M.Sc StudentKustanovich Zeev
SubjectPrediction with Limited Training Data and Applications
DepartmentDepartment of Electrical and Computer Engineering


The problem of prediction with limited training data is investigated. Based on recent work of Ziv, which states both non-asymptotic lower bounds and universal prediction algorithm for every stationary source, the question of the optimal prediction schemes and their applications to the data compression is raised and explored.

     Optimal non-asymptotic universal prediction algorithms are extremely important for compression of finite length sequences with rich alphabet (texts, images…).

     In his work, Ziv defined a class of admissible predictors. This class includes sequential predictors that use prediction with respect to a context. The contexts are limited to phrases that appeared in the past (sliding window prediction algorithms) or in the independent database (fixed database prediction algorithms).

     In first part of our work, universal prediction algorithm is studied and simulated in non-asymptotic regime. Some parameters like training data length, number of prefix appearances and order of Markov source are investigated and, the question of their influence on universal prediction is explored.

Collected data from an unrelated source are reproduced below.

Background: an optimization exercise with open tools, aiming at small area and a short achievable clock period. Do not read the settings as production practice. Where RTL was checked, it was by simulation tests only, not by an equivalence proof against the original. Function not checked in run 8: the RTL went through the layout flow alone. Power figures rest on the tool's default switching activity, not on a simulated workload.

==> design.v <==
module  fir(
	input clk,
	input rst_n,
	input enable,
	input [2:0] tap,		 
	input [15:0] data_in,
	output [17:0] data_out,
	output complete
);
reg [15:0] d1, d2;		 
reg v1, v2, v3, done;		 
reg [5:2] ld;			 
reg [15:0] h1, h2;		 
reg [2:0] h2c;			 
reg [15:0] h3, h4, h5;		 
reg [17:0] s3, c3;		 
reg [17:0] result;
always @(posedge clk) begin
	d1 <= data_in;
	d2 <= d1;
end
always @(posedge clk or negedge rst_n) begin
	if (!rst_n) begin
		v1 <= 1'b0;
		v2 <= 1'b0;
		v3 <= 1'b0;
		done <= 1'b0;
		ld <= 4'b0;
	end else begin
		v1 <= enable;
		v2 <= v1;
		v3 <= v2;
		done <= v3;
		ld[2] <= v1 & (tap > 3'd2);
		ld[3] <= v1 & (tap > 3'd3);
		ld[4] <= v1 & (tap > 3'd4);
		ld[5] <= v1 & (tap > 3'd5);
	end
end
wire [12:0] h1x3_lo = {1'b0, h1[11:0]} + {h1[10:0], 1'b0};
wire [4:0] h1x3_c4 = {1'b0, h1[3:0]} + {h1[2:0], 1'b0};
wire [8:0] h1x3_c8 = {1'b0, h1[7:0]} + {h1[6:0], 1'b0};
wire [2:0] h1c = {h1x3_lo[12], h1x3_c8[8], h1x3_c4[4]};
wire [3:0] t0 = h2[3:0] + {h2[2:0], 1'b0};
wire [3:0] t1 = h2[7:4] + h2[6:3] + h2c[0];
wire [3:0] t2 = h2[11:8] + h2[10:7] + h2c[1];
wire [3:0] t3 = h2[15:12] + h2[14:11] + h2c[2];
wire [15:0] h2x3 = {t3, t2, t1, t0};
always @(posedge clk or negedge rst_n) begin
	if (!rst_n) begin
		h1 <= 0;
		h2 <= 0;
		h2c <= 0;
		h3 <= 0;
		h4 <= 0;
		h5 <= 0;
	end else begin
		if (v2) h1 <= d2;
		if (ld[2]) begin
			h2 <= h1;
			h2c <= h1c;
		end
		if (ld[3]) h3 <= h2x3;
		if (ld[4]) h4 <= h3;
		if (ld[5]) h5 <= h4;
	end
end
wire [17:0] o0 = {2'b0, d2};
wire [17:0] o1 = {2'b0, h1[14:0], 1'b0};
wire [17:0] o2 = {2'b0, h2[14:0], 1'b0};
wire [17:0] o3 = {2'b0, h3};
wire [17:0] o4 = {2'b0, h4};
wire [17:0] o5 = {2'b0, h5};
wire [17:0] a_s = o0 ^ o1 ^ o2;
wire [17:0] a_c = ((o0 & o1) | (o0 & o2) | (o1 & o2)) << 1;
wire [17:0] b_s = o3 ^ o4 ^ o5;
wire [17:0] b_c = ((o3 & o4) | (o3 & o5) | (o4 & o5)) << 1;
wire [17:0] e_s = a_s ^ a_c ^ b_s;
wire [17:0] e_c = ((a_s & a_c) | (a_s & b_s) | (a_c & b_s)) << 1;
wire [17:0] f_s = e_s ^ e_c ^ b_c;
wire [17:0] f_c = ((e_s & e_c) | (e_s & b_c) | (e_c & b_c)) << 1;
always @(posedge clk) begin
	s3 <= f_s;
	c3 <= f_c;
end
always @(posedge clk or negedge rst_n) begin
	if (!rst_n)
		result <= 0;
	else if (v3)
		result <= s3 + c3;
end
assign data_out = result;
assign complete = done;
endmodule
==> run.sh <==
#!/bin/bash
# synth_recipe.tcl (not shown) runs the flow's synth.tcl, then flattens the netlist and writes it again
# the make line also repeats each setting of config.mk as NAME=value (left out here)
make -C /OpenROAD-flow-scripts/flow DESIGN_CONFIG=/design/flow/config.mk WORK_HOME=/design/flow/orfs CLKGATE_MAP_FILE= SYNTH_SCRIPT=/design/flow/synth_recipe.tcl finish
==> config.mk <==
export PLATFORM = sky130hd
export DESIGN_NAME = fir
export DESIGN_NICKNAME = fir
export VERILOG_FILES = /design/flow/design.v
export SDC_FILE = /design/flow/constraint.sdc
export NUM_CORES = 4
export LEC_CHECK = 0
export CAP_MARGIN = 20
export CORE_MARGIN = 2
export CORE_UTILIZATION = 40
export SLEW_MARGIN = 20
==> constraint.sdc <==
create_clock -name core_clock -period 4.0 [get_ports {clk}]
set_input_delay 0.8000 -clock core_clock [delete_from_list [all_inputs] [get_ports {clk}]]
set_output_delay 0.8000 -clock core_clock [all_outputs]
set_load 0.01 [all_outputs]
==> impl_results.md, run 1 <==
* Max_cap viols at 0
* GRT overflow at 0
* Antenna fix cells at 0
* DRC violation count after routing at 0
* Clock tree buffer depth at 2
* RSZ-0062 raised after global routing: false
* Total count of hold-check failures in the final report at 0
* Syn-to-layout area delta at 16.13%
* Finished Core Util at 47.36%
* Number of standard cells after synthesis at 574
* Cts repair resizes at 0
* Die Y at 144.9 um
* Classification of the worst setup path: reg -> out
* Minimum period implied by the final worst setup slack at 2.167 ns
* Critical path startpoint: result[14]
* Finished Cell Area at 9218 um2
* Routed Antenna Nets at 0
* Level count of the clock H-tree at 4
* Number of fillers in the final layout at 1,672
* Count of flip-flops with a built-in enable after synthesis at 0
* Highest ir drop seen on vdd at 411.9 uV
* Critical path launch point type: flop
* Setup slack after layout at 1.833 ns
* CTS sink count at 174
* Pin slew with the least headroom to its limit at 0.9958 ns
* Crit-path slowest cell: sky130_fd_sc_hd__clkdlybuf4s50_1
* Number of global-route vias before repair at 4,695
* Count of final setup violators at 0
* Data required time of the worst path at 3.20 ns
* Flip-flop cell with the highest count after synthesis: sky130_fd_sc_hd__dfrtp_1
* Number of nets in the synthesized netlist at 699
* Highest fanout seen on the critical path at 3
* Compound-Gate Fraction of Synth Area at 6.715%
* Multi-input gate area at 3701 um2
* YS warnings at 1
* First-pass DRT Iterations at 5
* Placed Instance Area at 8618 um2
* Avg WL per Cell at 15.71 um
* Max frequency at 461.5 MHz
* Share of the synthesized netlist area taken by xor and xnor gates at 2.317%
* Status: complete, no violations
* Worst r2r dst: result[15]
* CP arrival at 1.37 ns
* Initial DRC Count at 215
* Largest family of logic cells by synthesized area: adder cells
* Clock root buffer: sky130_fd_sc_hd__clkbuf_16
* Critical Path Sink Type: output pin
* Reg clk slew, reported paths at 0.07 ns
* R2r startpoint: s3[3]
* Global-route wire length before repair at 23,590 um
* Classification of the worst-slack hold path: reg -> reg
* Clock tree from TritonCTS: yes
* Adder and majority gate portion of the synthesized area at 22.76%
* Total number of vias at 4,312
* Placer Congestion at 0.7790
* Row count at 51
* Count of state elements after synthesis at 174
* Area of the die at 20,990 um2
* Reg-to-reg slack, setup at 1.85 ns
* Cell family with most CP delay: buffers and inverters
* Power density over the cells at 879.5 nW/um2
* Area used by sequential logic in the layout at 4030 um2
* Number of vias per cell after detailed routing at 4.818
* Number of library cell types mapped by synthesis at 49
* Pin count of the biggest net entering global routing at 64
* Area of the placeable core at 19,460 um2
* Hold buffer count at cts at 0
* Sequential element share of the synthesized area at 50.76%
* Summed instance area of the synthesized netlist at 7938 um2
* Critical Path End: data_out[14]
* Worst reg2reg path depth at 6
* Share of cell area taken by muxes after synthesis at 10.78%
* Die boundary width at 144.9 um
* Slew Limit Fails at 0
* Clk_skew at 0.008329 ns
* Buffering stage count on the worst path with inverters included at 1
* Number of input and output port buffers inserted at 40
* Post-layout nets at 742
* Layout cells sized above 1 at 17.14%
* Delay contributed by the slowest stage of the critical path at 0.56 ns
* Syn_area_per_cell at 13.83 um2
* Number of antenna violations at the first check in global routing at 0
* Crit-path cells: clkdlybuf4s50_1
* Total stage count of the critical path at 1
* Setup Total Neg Slack at 0 ns
* Clk Latency, worst-skew pair at 0.44 ns
* Tightest hold margin at 0.3295 ns
* Setup fix buffers added after clock tree synthesis at 0
* Clock buffers created by TritonCTS at 17
* Remaining max-slew budget at the tightest pin at 33.61%
* Share of synthesized cell area in and, or, nand and nor gates at 4.051%
* Effective utilization at floorplan at 40.78%
* Worst slack, placed at 1.874 ns
* Period Utilization, post-route at 54.17%
* Number of placed I/O pins at 41
* Leakage power figure at 3.937 nW
* Half-perimeter wire length after detailed placement at 10,210 um
* GR Util All Layers at 14.94%
* Share of flip-flops with an asynchronous set or reset after synthesis at 62.64%
* Detailed-route wire length at 14,060 um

     The second part of this work deals with applications of Ziv’s universal prediction algorithm to some data compression schemes. This part inspects the scheme for compression of sources that is based on coding the error sequence. In binary case, bits in the error sequence are equal to zero if prediction is made correctly and equal to one if prediction is made incorrectly. Motivation for this scheme is based on the fact that assuming good prediction, the entropy of error sequence is much less than of the original one.